We also compared mobility changes between country groups (appendix p 14). The average reduction in population mobility in transit stations in high, high–middle, and middle SDI groups was 56·04% (95% CI 52·61–59·47), which was 1·2 times larger than that measured in the low–middle and low SDI groups (47·04%; 40·47–53·62). For workplaces, the average reduction in population mobility in the high, high–middle, and middle SDI groups was 44·10% (40·67–47·5), which was 1·32 times larger than that in the low–middle and low SDI groups (33·40%; 27·06–39·73). For retail and recreation areas, the average mobility reduction in the high, high–middle, and middle SDI groups was 54·63% (50·82–58·44), which was 1·24 times larger than that in the low–middle and low SDI groups (43·96%; 37·27–50·66). For residential areas, parks, and groceries and pharmacies, we did not observe a significant association between change in mobility and SDI.

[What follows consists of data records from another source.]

File: src/hw/init_table_seq.sv
// DDR3 register table sequencer
`include "ddrc_init_macros.svh"

module init_table_seq
(
   input  logic                     pclk,
   input  logic                     presetn,
   input  logic                     init_start,
   input  logic                     full,
   output logic                     push,
   output ddrc_init_pkg::reg_addr_t push_addr,
   output ddrc_init_pkg::reg_data_t push_data,
   output logic                     table_done
);

   ddrc_init_pkg::seq_state_t state;
   ddrc_init_pkg::tbl_idx_t   idx;
   logic                      last_entry;

   assign last_entry = (idx == ddrc_init_pkg::tbl_idx_t'(`DDRC_INIT_ENTRIES - 1));
   assign push       = (state == ddrc_init_pkg::seq_run) && !full;
   assign table_done = (state == ddrc_init_pkg::seq_done);

   //////////////////////////////////////////////////////////////////////
   // table walk
   //////////////////////////////////////////////////////////////////////
   always_ff @(posedge pclk or negedge presetn)
   begin
      if (!presetn)
      begin
         state <= ddrc_init_pkg::seq_idle;
         idx   <= '0;
      end
      else
      begin
         case (state)
            ddrc_init_pkg::seq_idle:
            begin
               if (init_start) // start is only looked at here.
               begin
                  state <= ddrc_init_pkg::seq_run;
                  idx   <= '0;
               end
            end
            ddrc_init_pkg::seq_run:
            begin
               if (push)
               begin
                  idx <= idx + 1'b1;
                  if (last_entry)
                  begin
                     state <= ddrc_init_pkg::seq_done;
                  end
               end
            end
            default:
            begin
               state <= ddrc_init_pkg::seq_done; // held until reset.
            end
         endcase
      end
   end

   //////////////////////////////////////////////////////////////////////
   // table lookup
   //////////////////////////////////////////////////////////////////////
   always_comb
   begin
      case (idx)
         5'd0:    {push_addr, push_data} = {`DDRC_TBL_ADDR_0, `DDRC_TBL_DATA_0};
         5'd1:    {push_addr, push_data} = {`DDRC_TBL_ADDR_1, `DDRC_TBL_DATA_1};
         5'd2:    {push_addr, push_data} = {`DDRC_TBL_ADDR_2, `DDRC_TBL_DATA_2};
         5'd3:    {push_addr, push_data} = {`DDRC_TBL_ADDR_3, `DDRC_TBL_DATA_3};
         5'd4:    {push_addr, push_data} = {`DDRC_TBL_ADDR_4, `DDRC_TBL_DATA_4};
         5'd5:    {push_addr, push_data} = {`DDRC_TBL_ADDR_5, `DDRC_TBL_DATA_5};
         5'd6:    {push_addr, push_data} = {`DDRC_TBL_ADDR_6, `DDRC_TBL_DATA_6};
         5'd7:    {push_addr, push_data} = {`DDRC_TBL_ADDR_7, `DDRC_TBL_DATA_7};
         5'd8:    {push_addr, push_data} = {`DDRC_TBL_ADDR_8, `DDRC_TBL_DATA_8};
         5'd9:    {push_addr, push_data} = {`DDRC_TBL_ADDR_9, `DDRC_TBL_DATA_9};
         5'd10:   {push_addr, push_data} = {`DDRC_TBL_ADDR_10, `DDRC_TBL_DATA_10};
         5'd11:   {push_addr, push_data} = {`DDRC_TBL_ADDR_11, `DDRC_TBL_DATA_11};
         5'd12:   {push_addr, push_data} = {`DDRC_TBL_ADDR_12, `DDRC_TBL_DATA_12};
         5'd13:   {push_addr, push_data} = {`DDRC_TBL_ADDR_13, `DDRC_TBL_DATA_13};
         5'd14:   {push_addr, push_data} = {`DDRC_TBL_ADDR_14, `DDRC_TBL_DATA_14};
         5'd15:   {push_addr, push_data} = {`DDRC_TBL_ADDR_15, `DDRC_TBL_DATA_15};
         5'd16:   {push_addr, push_data} = {`DDRC_TBL_ADDR_16, `DDRC_TBL_DATA_16};
         5'd17:   {push_addr, push_data} = {`DDRC_TBL_ADDR_17, `DDRC_TBL_DATA_17};
         5'd18:   {push_addr, push_data} = {`DDRC_TBL_ADDR_18, `DDRC_TBL_DATA_18};
         5'd19:   {push_addr, push_data} = {`DDRC_TBL_ADDR_19, `DDRC_TBL_DATA_19};
         5'd20:   {push_addr, push_data} = {`DDRC_TBL_ADDR_20, `DDRC_TBL_DATA_20};
         5'd21:   {push_addr, push_data} = {`DDRC_TBL_ADDR_21, `DDRC_TBL_DATA_21};
         5'd22:   {push_addr, push_data} = {`DDRC_TBL_ADDR_22, `DDRC_TBL_DATA_22};
         5'd23:   {push_addr, push_data} = {`DDRC_TBL_ADDR_23, `DDRC_TBL_DATA_23};
         default: {push_addr, push_data} = '0;
      endcase
   end

endmodule

File: src/hw/cfg_write_fifo.sv
// Pending register write FIFO
`include "ddrc_init_macros.svh"

module cfg_write_fifo #(
   parameter int DEPTH = `CFG_FIFO_DEPTH
)
(
   input  logic                     pclk,
   input  logic                     presetn,
   input  logic                     push,
   input  ddrc_init_pkg::reg_addr_t push_addr,
   input  ddrc_init_pkg::reg_data_t push_data,
   input  logic                     pop,
   output logic                     full,
   output logic                     empty,
   output ddrc_init_pkg::reg_addr_t pop_addr,
   output ddrc_init_pkg::reg_data_t pop_data
);

   localparam int PTR_W = $clog2(DEPTH);

   ddrc_init_pkg::reg_addr_t addr_mem [DEPTH];
   ddrc_init_pkg::reg_data_t data_mem [DEPTH];
   logic [PTR_W-1:0]         wr_ptr;
   logic [PTR_W-1:0]         rd_ptr;
   logic [PTR_W:0]           count;
   logic                     wr_en;
   logic                     rd_en;

   assign wr_en    = push && !full;
   assign rd_en    = pop && !empty;
   assign full     = (count == (PTR_W+1)'(DEPTH));
   assign empty    = (count == '0);
   assign pop_addr = addr_mem[rd_ptr]; // head entry, valid while not empty.
   assign pop_data = data_mem[rd_ptr];

   always_ff @(posedge pclk)
   begin
      if (wr_en)
      begin
         addr_mem[wr_ptr] <= push_addr;
         data_mem[wr_ptr] <= push_data;
      end
   end

   // pointers wrap on their own since the depth is a power of two.
   always_ff @(posedge pclk or negedge presetn)
   begin
      if (!presetn)
      begin
         wr_ptr <= '0;
         rd_ptr <= '0;
         count  <= '0;
      end
      else
      begin
         if (wr_en)
         begin
            wr_ptr <= wr_ptr + 1'b1;
         end
         if (rd_en)
         begin
            rd_ptr <= rd_ptr + 1'b1;
         end
         case ({wr_en, rd_en})
            2'b10:   count <= count + 1'b1;
            2'b01:   count <= count - 1'b1;
            default: count <= count;
         endcase
      end
   end

endmodule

Similarly to the previous analysis at the city level, a linear regression was done for the six categories of movement reduction (appendix pp 23–24). Changes in mobility in each country were not significantly associated with the cumulative number of confirmed COVID-19 cases. Here, we considered two variables: stay-at-home order and SDI. Considering the biases in mobile data and the limited number of NPIs implemented in the 121 countries analysed, additional analyses were done (appendix pp 4, 23–24) to check whether our conclusion still held or not. The results from these analyses showed that our conclusion was consistent with the previous one (ie, that the SI and SDI are negatively associated with the mobility reduction in workplaces, transit stations, and areas of retail and recreation).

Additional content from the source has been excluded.